* _WORK ORDER_
Set down all of the records exactly, leaving none out.

── SOURCE DATA ──

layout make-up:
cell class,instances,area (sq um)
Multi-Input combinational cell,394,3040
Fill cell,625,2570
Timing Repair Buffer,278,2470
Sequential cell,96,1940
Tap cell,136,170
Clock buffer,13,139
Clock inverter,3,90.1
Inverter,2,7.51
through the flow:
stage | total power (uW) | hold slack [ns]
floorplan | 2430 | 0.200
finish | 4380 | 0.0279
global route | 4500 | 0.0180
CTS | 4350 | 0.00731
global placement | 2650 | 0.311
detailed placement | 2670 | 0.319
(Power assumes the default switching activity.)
===== config.mk =====
export PLATFORM = sky130hd
export DESIGN_NAME = mrd_ratio_detector
export DESIGN_NICKNAME = d
export VERILOG_FILES = /design/src/rtl/mrd_pkg.sv /design/src/rtl/mrd_edge_sync.sv /design/src/rtl/mrd_clk_watchdog.sv /design/src/rtl/mrd_period_counter.sv /design/src/rtl/mrd_lock_fsm.sv /design/src/rtl/mrd_rate_divider.sv /design/src/rtl/mrd_ratio_detector.sv
export SDC_FILE = /design/constraint.sdc
export NUM_CORES = 1
export LEC_CHECK = 0
export CAP_MARGIN = 20
export CELL_PAD_IN_SITES_DETAIL_PLACEMENT = 1
export CELL_PAD_IN_SITES_GLOBAL_PLACEMENT = 1
export CORE_ASPECT_RATIO = 0.7
export CORE_MARGIN = 2
export CORE_UTILIZATION = 43
export CTS_CLUSTER_SIZE = 40
export DETAILED_ROUTE_END_ITERATION = 16
export PLACE_DENSITY_LB_ADDON = 0.15
export SLEW_MARGIN = 5
export SYNTH_ARGS = -nofsm -noshare
export SYNTH_HDL_FRONTEND = slang
export SYNTH_SLANG_ARGS = --single-unit

===== constraint.sdc =====
create_clock -name clk_ref -period 3.1 [get_ports clk_ref]
set_input_delay 0.31 -clock clk_ref [delete_from_list [all_inputs] [get_ports clk_ref]]
set_output_delay 0.31 -clock clk_ref [all_outputs]
set_load 0.01 [all_outputs]

===== src/rtl/mrd_pkg.sv =====
package mrd_pkg;

    typedef enum logic [1:0] {
        SPD_NONE   = 2'd0,
        SPD_NORMAL = 2'd1,
        SPD_DOUBLE = 2'd2,
        SPD_QUAD   = 2'd3
    } speed_e;

    typedef enum logic [2:0] {
        RC_NONE  = 3'd0,
        RC_X128  = 3'd1,
        RC_X192  = 3'd2,
        RC_X256  = 3'd3,
        RC_X384  = 3'd4,
        RC_X512  = 3'd5,
        RC_X768  = 3'd6,
        RC_X1152 = 3'd7
    } ratio_e;

    localparam int unsigned N_RATIOS = 7;

    function automatic int unsigned nominal_of(ratio_e r);
        int unsigned n;
        case (r)
            RC_X128:  n = 128;
            RC_X192:  n = 192;
            RC_X256:  n = 256;
            RC_X384:  n = 384;
            RC_X512:  n = 512;
            RC_X768:  n = 768;
            RC_X1152: n = 1152;
            default:  n = 0;
        endcase
        return n;
    endfunction

    function automatic speed_e speed_of(ratio_e r);
        speed_e s;
        case (r)
            RC_X128, RC_X192:            s = SPD_QUAD;
            RC_X256, RC_X384:            s = SPD_DOUBLE;
            RC_X512, RC_X768, RC_X1152:  s = SPD_NORMAL;
            default:                     s = SPD_NONE;
        endcase
        return s;
    endfunction

    function automatic logic [7:0] osr_of(speed_e s);
        logic [7:0] f;
        case (s)
            SPD_NORMAL: f = 8'd128;
            SPD_DOUBLE: f = 8'd64;
            SPD_QUAD:   f = 8'd32;
            default:    f = 8'd0;
        endcase
        return f;
    endfunction

    // master-clock edges per oversampled tick = ratio / osr
    function automatic logic [3:0] step_of(ratio_e r);
        logic [3:0] d;
        case (r)
            RC_X128, RC_X256, RC_X512: d = 4'd4;
            RC_X192, RC_X384, RC_X768: d = 4'd6;
            RC_X1152:                  d = 4'd9;
            default:                   d = 4'd0;
        endcase
        return d;
    endfunction

    function automatic ratio_e classify(int unsigned cnt, int unsigned tol);
        ratio_e r;
        r = RC_NONE;
        for (int k = 1; k <= int'(N_RATIOS); k++) begin
            if ((cnt + tol >= nominal_of(ratio_e'(3'(k)))) &&
                (cnt <= nominal_of(ratio_e'(3'(k))) + tol)) begin
                r = ratio_e'(3'(k));
            end
        end
        return r;
    endfunction

endpackage


===== src/rtl/mrd_edge_sync.sv =====
module mrd_edge_sync #(
    parameter int N_SIG  = 2,
    parameter int STAGES = 2
) (
    input  logic             clk,
    input  logic             rst_n,
    input  logic [N_SIG-1:0] raw_in,
    output logic [N_SIG-1:0] rise_out
);

    for (genvar g = 0; g < N_SIG; g++) begin : g_bit
        logic [STAGES:0] shift_q;

        always_ff @(posedge clk) begin
            if (!rst_n) begin
                shift_q <= '0;
            end else begin
                shift_q <= {shift_q[STAGES-1:0], raw_in[g]};
            end
        end

        assign rise_out[g] = shift_q[STAGES-1] & ~shift_q[STAGES];
    end

endmodule


===== src/rtl/mrd_clk_watchdog.sv =====
module mrd_clk_watchdog #(
    parameter int WIN_W = 16
) (
    input  logic             clk,
    input  logic             rst_n,
    input  logic             mclk_rise,
    input  logic [WIN_W-1:0] window,
    output logic             lost
);

    localparam logic [WIN_W-1:0] SAT = '1;

    logic [WIN_W-1:0] idle_q;

    always_ff @(posedge clk) begin
        if (!rst_n) begin
            idle_q <= '0;
        end else if (mclk_rise) begin
            idle_q <= '0;
        end else if (idle_q != SAT) begin
            idle_q <= idle_q + 1'b1;
        end
    end

    assign lost = (idle_q >= window);

    // a fresh master-clock edge always clears a pending loss
    a_r9_edge_clears_loss: assert property (@(posedge clk) disable iff (!rst_n)
        (mclk_rise && window != '0) |=> !lost);

endmodule


===== src/rtl/mrd_period_counter.sv =====
module mrd_period_counter #(
    parameter int CNT_W = 11
) (
    input  logic             clk,
    input  logic             rst_n,
    input  logic             flush,
    input  logic             mclk_rise,
    input  logic             ws_rise,
    output logic             meas_valid,
    output logic             meas_over,
    output logic [CNT_W-1:0] meas_count
);

    localparam logic [CNT_W-1:0] CNT_FULL = '1;

    logic             armed_q;
    logic [CNT_W-1:0] cnt_q;

    always_ff @(posedge clk) begin
        if (!rst_n || flush) begin
            armed_q    <= 1'b0;
            cnt_q      <= '0;
            meas_valid <= 1'b0;
            meas_over  <= 1'b0;
            meas_count <= '0;
        end else begin
            meas_valid <= 1'b0;
            if (ws_rise) begin
                if (armed_q) begin
                    meas_valid <= 1'b1;
                    meas_over  <= 1'b0;
                    meas_count <= cnt_q;
                end
                armed_q <= 1'b1;
                cnt_q   <= mclk_rise ? CNT_W'(1) : '0;
            end else if (mclk_rise && armed_q) begin
                if (cnt_q == CNT_FULL) begin
                    meas_valid <= 1'b1;
                    meas_over  <= 1'b1;
                    meas_count <= cnt_q;
                    armed_q    <= 1'b0;
                    cnt_q      <= '0;
                end else begin
                    cnt_q <= cnt_q + 1'b1;
                end
            end
        end
    end

    // an overrange result disarms, so it cannot repeat on the next cycle
    a_r10_over_single: assert property (@(posedge clk) disable iff (!rst_n)
        (meas_valid && meas_over) |=> !meas_valid);

endmodule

───

* _SOLUTION FOR THIS EXERCISE_
layout make-up:
cell class,instances,area (sq um)
Multi-Input combinational cell,394,3040
Fill cell,625,2570
Timing Repair Buffer,278,2470
Sequential cell,96,1940
Tap cell,136,170
Clock buffer,13,139
Clock inverter,3,90.1
Inverter,2,7.51
through the flow:
stage | total power (uW) | hold slack [ns]
floorplan | 2430 | 0.200
finish | 4380 | 0.0279
global route | 4500 | 0.0180
CTS | 4350 | 0.00731
global placement | 2650 | 0.311
detailed placement | 2670 | 0.319
(Power assumes the default switching activity.)
===== config.mk =====
export PLATFORM = sky130hd
export DESIGN_NAME = mrd_ratio_detector
export DESIGN_NICKNAME = d
export VERILOG_FILES = /design/src/rtl/mrd_pkg.sv /design/src/rtl/mrd_edge_sync.sv /design/src/rtl/mrd_clk_watchdog.sv /design/src/rtl/mrd_period_counter.sv /design/src/rtl/mrd_lock_fsm.sv /design/src/rtl/mrd_rate_divider.sv /design/src/rtl/mrd_ratio_detector.sv
export SDC_FILE = /design/constraint.sdc
export NUM_CORES = 1
export LEC_CHECK = 0
export CAP_MARGIN = 20
export CELL_PAD_IN_SITES_DETAIL_PLACEMENT = 1
export CELL_PAD_IN_SITES_GLOBAL_PLACEMENT = 1
export CORE_ASPECT_RATIO = 0.7
export CORE_MARGIN = 2
export CORE_UTILIZATION = 43
export CTS_CLUSTER_SIZE = 40
export DETAILED_ROUTE_END_ITERATION = 16
export PLACE_DENSITY_LB_ADDON = 0.15
export SLEW_MARGIN = 5
export SYNTH_ARGS = -nofsm -noshare
export SYNTH_HDL_FRONTEND = slang
export SYNTH_SLANG_ARGS = --single-unit

===== constraint.sdc =====
create_clock -name clk_ref -period 3.1 [get_ports clk_ref]
set_input_delay 0.31 -clock clk_ref [delete_from_list [all_inputs] [get_ports clk_ref]]
set_output_delay 0.31 -clock clk_ref [all_outputs]
set_load 0.01 [all_outputs]

===== src/rtl/mrd_pkg.sv =====
package mrd_pkg;

    typedef enum logic [1:0] {
        SPD_NONE   = 2'd0,
        SPD_NORMAL = 2'd1,
        SPD_DOUBLE = 2'd2,
        SPD_QUAD   = 2'd3
    } speed_e;

    typedef enum logic [2:0] {
        RC_NONE  = 3'd0,
        RC_X128  = 3'd1,
        RC_X192  = 3'd2,
        RC_X256  = 3'd3,
        RC_X384  = 3'd4,
        RC_X512  = 3'd5,
        RC_X768  = 3'd6,
        RC_X1152 = 3'd7
    } ratio_e;

    localparam int unsigned N_RATIOS = 7;

    function automatic int unsigned nominal_of(ratio_e r);
        int unsigned n;
        case (r)
            RC_X128:  n = 128;
            RC_X192:  n = 192;
            RC_X256:  n = 256;
            RC_X384:  n = 384;
            RC_X512:  n = 512;
            RC_X768:  n = 768;
            RC_X1152: n = 1152;
            default:  n = 0;
        endcase
        return n;
    endfunction

    function automatic speed_e speed_of(ratio_e r);
        speed_e s;
        case (r)
            RC_X128, RC_X192:            s = SPD_QUAD;
            RC_X256, RC_X384:            s = SPD_DOUBLE;
            RC_X512, RC_X768, RC_X1152:  s = SPD_NORMAL;
            default:                     s = SPD_NONE;
        endcase
        return s;
    endfunction

    function automatic logic [7:0] osr_of(speed_e s);
        logic [7:0] f;
        case (s)
            SPD_NORMAL: f = 8'd128;
            SPD_DOUBLE: f = 8'd64;
            SPD_QUAD:   f = 8'd32;
            default:    f = 8'd0;
        endcase
        return f;
    endfunction

    // master-clock edges per oversampled tick = ratio / osr
    function automatic logic [3:0] step_of(ratio_e r);
        logic [3:0] d;
        case (r)
            RC_X128, RC_X256, RC_X512: d = 4'd4;
            RC_X192, RC_X384, RC_X768: d = 4'd6;
            RC_X1152:                  d = 4'd9;
            default:                   d = 4'd0;
        endcase
        return d;
    endfunction

    function automatic ratio_e classify(int unsigned cnt, int unsigned tol);
        ratio_e r;
        r = RC_NONE;
        for (int k = 1; k <= int'(N_RATIOS); k++) begin
            if ((cnt + tol >= nominal_of(ratio_e'(3'(k)))) &&
                (cnt <= nominal_of(ratio_e'(3'(k))) + tol)) begin
                r = ratio_e'(3'(k));
            end
        end
        return r;
    endfunction

endpackage


===== src/rtl/mrd_edge_sync.sv =====
module mrd_edge_sync #(
    parameter int N_SIG  = 2,
    parameter int STAGES = 2
) (
    input  logic             clk,
    input  logic             rst_n,
    input  logic [N_SIG-1:0] raw_in,
    output logic [N_SIG-1:0] rise_out
);

    for (genvar g = 0; g < N_SIG; g++) begin : g_bit
        logic [STAGES:0] shift_q;

        always_ff @(posedge clk) begin
            if (!rst_n) begin
                shift_q <= '0;
            end else begin
                shift_q <= {shift_q[STAGES-1:0], raw_in[g]};
            end
        end

        assign rise_out[g] = shift_q[STAGES-1] & ~shift_q[STAGES];
    end

endmodule


===== src/rtl/mrd_clk_watchdog.sv =====
module mrd_clk_watchdog #(
    parameter int WIN_W = 16
) (
    input  logic             clk,
    input  logic             rst_n,
    input  logic             mclk_rise,
    input  logic [WIN_W-1:0] window,
    output logic             lost
);

    localparam logic [WIN_W-1:0] SAT = '1;

    logic [WIN_W-1:0] idle_q;

    always_ff @(posedge clk) begin
        if (!rst_n) begin
            idle_q <= '0;
        end else if (mclk_rise) begin
            idle_q <= '0;
        end else if (idle_q != SAT) begin
            idle_q <= idle_q + 1'b1;
        end
    end

    assign lost = (idle_q >= window);

    // a fresh master-clock edge always clears a pending loss
    a_r9_edge_clears_loss: assert property (@(posedge clk) disable iff (!rst_n)
        (mclk_rise && window != '0) |=> !lost);

endmodule


===== src/rtl/mrd_period_counter.sv =====
module mrd_period_counter #(
    parameter int CNT_W = 11
) (
    input  logic             clk,
    input  logic             rst_n,
    input  logic             flush,
    input  logic             mclk_rise,
    input  logic             ws_rise,
    output logic             meas_valid,
    output logic             meas_over,
    output logic [CNT_W-1:0] meas_count
);

    localparam logic [CNT_W-1:0] CNT_FULL = '1;

    logic             armed_q;
    logic [CNT_W-1:0] cnt_q;

    always_ff @(posedge clk) begin
        if (!rst_n || flush) begin
            armed_q    <= 1'b0;
            cnt_q      <= '0;
            meas_valid <= 1'b0;
            meas_over  <= 1'b0;
            meas_count <= '0;
        end else begin
            meas_valid <= 1'b0;
            if (ws_rise) begin
                if (armed_q) begin
                    meas_valid <= 1'b1;
                    meas_over  <= 1'b0;
                    meas_count <= cnt_q;
                end
                armed_q <= 1'b1;
                cnt_q   <= mclk_rise ? CNT_W'(1) : '0;
            end else if (mclk_rise && armed_q) begin
                if (cnt_q == CNT_FULL) begin
                    meas_valid <= 1'b1;
                    meas_over  <= 1'b1;
                    meas_count <= cnt_q;
                    armed_q    <= 1'b0;
                    cnt_q      <= '0;
                end else begin
                    cnt_q <= cnt_q + 1'b1;
                end
            end
        end
    end

    // an overrange result disarms, so it cannot repeat on the next cycle
    a_r10_over_single: assert property (@(posedge clk) disable iff (!rst_n)
        (meas_valid && meas_over) |=> !meas_valid);

endmodule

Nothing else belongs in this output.